In 2017, Heap joined the Ravens' radio broadcast crew, to serve as a color analyst for four regular-season games.

==NFL career statistics==

Legend
| Bold | Career high |

| Year | Team | Games |  | Receiving |  |  |  |  | Rushing |  |  |  |  | Fumbles |  |
| GP | GS | Rec | Yds | Avg | Lng | TD | Att | Yds | Avg | Lng | TD | Fum | Lost |
| 2001 | BAL | 12 | 6 | 16 | 206 | 12.9 | 24T | 1 | — | — | — | — | — | 1 | 1 |
| 2002 | BAL | 16 | 16 | 68 | 836 | 12.3 | 43 | 6 | 4 | 38 | 9.5 | 15 | 0 | 0 | 0 |
| 2003 | BAL | 16 | 16 | 57 | 693 | 12.2 | 33T | 3 | 3 | 21 | 7.0 | 9 | 0 | 1 | 0 |
| 2004 | BAL | 6 | 5 | 27 | 303 | 11.2 | 37 | 3 | — | — | — | — | — | 0 | 0 |
| 2005 | BAL | 16 | 16 | 75 | 855 | 11.4 | 48 | 7 | — | — | — | — | — | 2 | 1 |
| 2006 | BAL | 16 | 16 | 73 | 765 | 10.5 | 30 | 6 | — | — | — | — | — | 0 | 0 |
| 2007 | BAL | 6 | 6 | 23 | 239 | 10.4 | 37 | 1 | — | — | — | — | — | 0 | 0 |
| 2008 | BAL | 16 | 16 | 35 | 403 | 11.5 | 30 | 3 | — | — | — | — | — | 1 | 1 |
| 2009 | BAL | 16 | 16 | 53 | 593 | 11.2 | 31 | 6 | 1 | 2 | 2.0 | 2 | 0 | 1 | 0 |
| 2010 | BAL | 13 | 13 | 40 | 599 | 15.0 | 65T | 5 | — | — | — | — | — | 1 | 0 |
| 2011 | ARI | 10 | 4 | 24 | 283 | 11.8 | 28 | 1 | — | — | — | — | — | 0 | 0 |
| 2012 | ARI | 2 | 1 | 8 | 94 | 11.8 | 28 | 0 | — | — | — | — | — | 0 | 0 |
| Career |  | 145 | 131 | 499 | 5,869 | 11.8 | 65 | 42 | 8 | 61 | 7.6 | 15 | 0 | 7 | 3 |

== Personal life ==
Heap and his wife Ashley had five children.
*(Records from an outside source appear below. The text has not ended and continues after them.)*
[config.mk]
export PLATFORM = sky130hd
export DESIGN_NAME = decode_stage_flat
export DESIGN_NICKNAME = d
export VERILOG_FILES = /design/src/hdl/isa_pkg.sv /design/src/hdl/pipe_pkg.sv /design/src/hdl/fwd_if.sv /design/src/hdl/decode_stage.sv /design/src/flat_wrapper.sv
export VERILOG_INCLUDE_DIRS = /design/src /design/src/hdl
export SDC_FILE = /design/constraint.sdc
export NUM_CORES = 1
export LEC_CHECK = 0
export BUFFER_PORTS_ARGS = -buffer_cell sky130_fd_sc_hd__buf_4
export CAP_MARGIN = 20
export CELL_PAD_IN_SITES_DETAIL_PLACEMENT = 2
export CELL_PAD_IN_SITES_GLOBAL_PLACEMENT = 2
export CORE_MARGIN = 1
export CORE_UTILIZATION = 40
export DETAILED_ROUTE_END_ITERATION = 16
export PLACE_DENSITY_LB_ADDON = 0.1
export SLEW_MARGIN = 20
export SYNTH_ARGS = -nofsm -noshare
export SYNTH_HDL_FRONTEND = slang
export SYNTH_SLANG_ARGS = --single-unit
[constraint.sdc]
create_clock -name clk -period 2.54 [get_ports clk]
set_input_delay 0.254 -clock clk [delete_from_list [all_inputs] [get_ports clk]]
set_output_delay 0.254 -clock clk [all_outputs]
set_load 0.05 [all_outputs]
[src/hdl/cpu_params.svh]
`ifndef CPU_PARAMS_SVH
`define CPU_PARAMS_SVH

// Datapath widths
`define CPU_WORD    16   // Data and instruction word
`define CPU_REGS    16   // Register file entries
`define CPU_RIDX    4    // Register index bits

// Memory depths, in words
`define IMEM_WORDS  256
`define DMEM_WORDS  256

// Opcode field spans 16 codes
`define CPU_OPCODES 16

// Immediate field widths
`define LLB_IMM_W   8    // LLB byte immediate
`define MEM_OFF_W   4    // LW/SW signed word offset

`endif

[src/hdl/isa_pkg.sv]
`default_nettype none
`include "cpu_params.svh"

package isa_pkg;

  typedef logic [`CPU_WORD-1:0] wordT;    // Data word
  typedef logic [`CPU_RIDX-1:0] regIdxT;  // Register index

  // Opcode field [15:12]; codes not listed decode as no-ops
  typedef enum logic [$clog2(`CPU_OPCODES)-1:0] {
    OP_ADD = 4'd0,
    OP_SUB = 4'd1,
    OP_XOR = 4'd2,
    OP_AND = 4'd3,
    OP_LW  = 4'd8,
    OP_SW  = 4'd9,
    OP_LLB = 4'd10,
    OP_HLT = 4'd15
  } opcodeT;

  // Register format
  typedef struct packed {
    opcodeT op;
    regIdxT rd;   // Destination, or store source for SW
    regIdxT rs;
    regIdxT rt;
  } instrT;

  // LLB view of the same word
  typedef struct packed {
    opcodeT                 op;
    regIdxT                 rd;
    logic [`LLB_IMM_W-1:0]  imm;
  } llbT;

  // LW/SW view
  typedef struct packed {
    opcodeT                 op;
    regIdxT                 rd;
    regIdxT                 base;
    logic [`MEM_OFF_W-1:0]  offset;  // Signed, in words
  } memInstrT;

endpackage

`default_nettype wire

[src/hdl/pipe_pkg.sv]
`default_nettype none

package pipe_pkg;
  import isa_pkg::*;

  // Control bundle, all zero for a bubble
  typedef struct packed {
    opcodeT aluOp;
    logic   useImm;     // Second ALU operand is imm
    logic   memRead;    // LW
    logic   memWrite;   // SW
    logic   regWrite;   // Already cleared for rd 0
    logic   memToReg;   // Writeback takes load data
    logic   isHalt;
  } ctrlT;

  ////////////////////////////////////////
  // Stage payloads
  ////////////////////////////////////////

  typedef struct packed {
    wordT pc;
    wordT instr;
  } ifIdT;

  typedef struct packed {
    ctrlT   ctrl;
    regIdxT rsIdx;    // 0 when rs unused
    regIdxT rtIdx;    // Holds the rd field for SW
    regIdxT rdIdx;
    wordT   rsData;
    wordT   rtData;
    wordT   imm;      // Sign extended
  } idExT;

  typedef struct packed {
    ctrlT   ctrl;
    regIdxT rdIdx;
    wordT   aluRes;     // Result or memory address
    wordT   storeData;
  } exMemT;

  typedef struct packed {
    ctrlT   ctrl;
    regIdxT rdIdx;
    wordT   wbData;
  } memWbT;

endpackage

`default_nettype wire

[src/hdl/fwd_if.sv]
`timescale 1ns/1ps
`default_nettype none

interface fwd_if import isa_pkg::*; ();

  // EX/MEM register side
  regIdxT exMemRd;
  logic   exMemWe;
  logic   exMemLoad;   // Load data not ready yet, no bypass
  wordT   exMemData;

  // Writeback side
  regIdxT wbRd;
  logic   wbWe;
  wordT   wbData;

  modport src (output exMemRd, exMemWe, exMemLoad, exMemData, wbRd, wbWe, wbData);

  modport exe (input exMemRd, exMemWe, exMemLoad, exMemData, wbRd, wbWe, wbData);

  // Decode sees the load in flight and writes the register file
  modport dec (input exMemRd, exMemLoad, wbRd, wbWe, wbData);

endinterface

`default_nettype wire

[src/hdl/decode_stage.sv]
`timescale 1ns/1ps
`default_nettype none
`include "cpu_params.svh"

module decode_stage import isa_pkg::*, pipe_pkg::*; (
  input  logic   clk,
  input  logic   rst,
  input  ifIdT   ifId,
  input  idExT   idExPrev,   // Instruction now in EX
  fwd_if.dec     fwd,
  input  regIdxT dbgReg,
  output wordT   dbgData,
  output logic   stall,
  output logic   haltSeen,
  output idExT   idEx
);

  instrT    ins;
  llbT      llb;
  memInstrT mem;
  ctrlT     ctrl;
  logic     wantWrite;
  logic     usesRs;
  logic     usesRt;
  logic     isStore;
  regIdxT   rsSel;
  regIdxT   rtSel;
  wordT     imm;
  wordT     rsVal;
  wordT     rtVal;
  logic     haltHeld;
  logic     loadInEx;

  wordT regFile [`CPU_REGS];

  // Three views of one instruction word
  assign ins = instrT'(ifId.instr);
  assign llb = llbT'(ifId.instr);
  assign mem = memInstrT'(ifId.instr);

  ////////////////////////////////////////
  // Control decode
  ////////////////////////////////////////

  always_comb begin
    ctrl      = '0;
    wantWrite = 1'b0;
    usesRs    = 1'b0;
    usesRt    = 1'b0;
    isStore   = 1'b0;
    imm       = '0;
    case (ins.op)
      OP_ADD, OP_SUB, OP_XOR, OP_AND: begin
        ctrl.aluOp = ins.op;
        wantWrite  = 1'b1;
        usesRs     = 1'b1;
        usesRt     = 1'b1;
      end
      OP_LLB: begin
        ctrl.aluOp  = OP_LLB;
        ctrl.useImm = 1'b1;
        wantWrite   = 1'b1;
        imm = {{(`CPU_WORD-`LLB_IMM_W){llb.imm[`LLB_IMM_W-1]}}, llb.imm};
      end
      OP_LW: begin
        ctrl.aluOp    = OP_LW;
        ctrl.useImm   = 1'b1;
        ctrl.memRead  = 1'b1;
        ctrl.memToReg = 1'b1;
        wantWrite     = 1'b1;
        usesRs        = 1'b1;   // Base register
        imm = {{(`CPU_WORD-`MEM_OFF_W){mem.offset[`MEM_OFF_W-1]}}, mem.offset};
      end
      OP_SW: begin
        ctrl.aluOp    = OP_SW;
        ctrl.useImm   = 1'b1;
        ctrl.memWrite = 1'b1;
        usesRs        = 1'b1;
        isStore       = 1'b1;   // rd field is the data source
        imm = {{(`CPU_WORD-`MEM_OFF_W){mem.offset[`MEM_OFF_W-1]}}, mem.offset};
      end
      OP_HLT: begin
        ctrl.aluOp  = OP_HLT;
        ctrl.isHalt = 1'b1;
      end
      default: ;                // Other codes act as no-ops
    endcase
    ctrl.regWrite = wantWrite && (ins.rd != '0);   // r0 stays zero
  end

  // Unused operands collapse to index 0, which never matches
  assign rsSel = usesRs ? ins.rs : '0;
  assign rtSel = isStore ? ins.rd : (usesRt ? ins.rt : '0);

  ////////////////////////////////////////
  // Register file
  ////////////////////////////////////////

  // Same-cycle writeback shows through on reads
  function automatic wordT readReg(regIdxT idx);
    if (idx == '0) begin
      return '0;
    end
    if (fwd.wbWe && (fwd.wbRd == idx)) begin
      return fwd.wbData;
    end
    return regFile[idx];
  endfunction

  always_ff @(posedge clk) begin
    if (!rst && fwd.wbWe && (fwd.wbRd != '0)) begin
      regFile[fwd.wbRd] <= fwd.wbData;
    end
  end

  always_comb begin
    rsVal   = readReg(rsSel);
    rtVal   = readReg(rtSel);
    dbgData = readReg(dbgReg);   // Debug port
  end

  // Load in EX feeding this instruction costs one bubble
  assign loadInEx = idExPrev.ctrl.memRead && (idExPrev.rdIdx != '0);
  assign stall    = loadInEx && ((idExPrev.rdIdx == rsSel) || (idExPrev.rdIdx == rtSel));

  // Sticky once HLT has passed decode
  always_ff @(posedge clk) begin
    if (rst) begin
      haltHeld <= 1'b0;
    end else if (ins.op == OP_HLT) begin
      haltHeld <= 1'b1;
    end
  end
  assign haltSeen = haltHeld || (ins.op == OP_HLT);

  always_comb begin
    idEx.ctrl   = ctrl;
    idEx.rsIdx  = rsSel;
    idEx.rtIdx  = rtSel;
    idEx.rdIdx  = ins.rd;
    idEx.rsData = rsVal;
    idEx.rtData = rtVal;
    idEx.imm    = imm;
  end

endmodule

`default_nettype wire

[src/flat_wrapper.sv]
// flat-port wrapper written by rule: the top's interface ports become plain ports
module decode_stage_flat import isa_pkg::*, pipe_pkg::*;
  (clk, rst, ifId, idExPrev, dbgReg, dbgData, stall, haltSeen, idEx, fwd_exMemRd, fwd_exMemLoad, fwd_wbRd, fwd_wbWe, fwd_wbData);
  fwd_if fwd_i ();
  input  logic clk;
  input  logic rst;
  input  ifIdT ifId;
  input  idExT idExPrev;
  input  regIdxT dbgReg;
  output wordT dbgData;
  output logic stall;
  output logic haltSeen;
  output idExT idEx;
  input wire logic [$bits(fwd_i.exMemRd)-1:0] fwd_exMemRd;
  input wire logic [$bits(fwd_i.exMemLoad)-1:0] fwd_exMemLoad;
  input wire logic [$bits(fwd_i.wbRd)-1:0] fwd_wbRd;
  input wire logic [$bits(fwd_i.wbWe)-1:0] fwd_wbWe;
  input wire logic [$bits(fwd_i.wbData)-1:0] fwd_wbData;
  assign fwd_i.exMemRd = fwd_exMemRd;
  assign fwd_i.exMemLoad = fwd_exMemLoad;
  assign fwd_i.wbRd = fwd_wbRd;
  assign fwd_i.wbWe = fwd_wbWe;
  assign fwd_i.wbData = fwd_wbData;
  decode_stage u_core (.clk(clk), .rst(rst), .ifId(ifId), .idExPrev(idExPrev), .fwd(fwd_i), .dbgReg(dbgReg), .dbgData(dbgData), .stall(stall), .haltSeen(haltSeen), .idEx(idEx));
endmodule
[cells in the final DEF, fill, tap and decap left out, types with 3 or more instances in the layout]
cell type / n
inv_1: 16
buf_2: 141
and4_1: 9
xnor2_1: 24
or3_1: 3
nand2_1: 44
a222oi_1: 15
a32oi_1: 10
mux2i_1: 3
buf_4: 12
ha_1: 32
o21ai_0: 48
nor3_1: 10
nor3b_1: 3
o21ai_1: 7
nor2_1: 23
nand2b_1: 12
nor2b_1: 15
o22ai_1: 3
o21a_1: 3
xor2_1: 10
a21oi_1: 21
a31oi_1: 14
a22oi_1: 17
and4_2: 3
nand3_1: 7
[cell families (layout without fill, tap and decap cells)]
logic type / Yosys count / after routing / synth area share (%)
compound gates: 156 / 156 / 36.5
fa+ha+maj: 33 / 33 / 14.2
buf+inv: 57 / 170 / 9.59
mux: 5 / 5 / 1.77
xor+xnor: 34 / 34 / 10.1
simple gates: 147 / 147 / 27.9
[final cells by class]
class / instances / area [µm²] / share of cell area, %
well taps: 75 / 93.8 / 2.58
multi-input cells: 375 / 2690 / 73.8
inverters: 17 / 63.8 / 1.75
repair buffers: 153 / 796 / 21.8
Their youngest daughter, Holly, was killed at three years old in 2017 when Heap accidentally ran her over in his driveway while moving his vehicle. In her honor, the Heap family created Hugs from Holly, a campaign that centers around acts of kindness. Every May 4, which was Holly Heap's birthday, is “Hugs From Holly Day.”

Heap is one of six children. His mother is the cousin of former pro-bowl NFL player Danny White, while his great-uncle Verl played basketball at Arizona State.

Heap is a professed member of the Church of Jesus Christ of Latter-day Saints.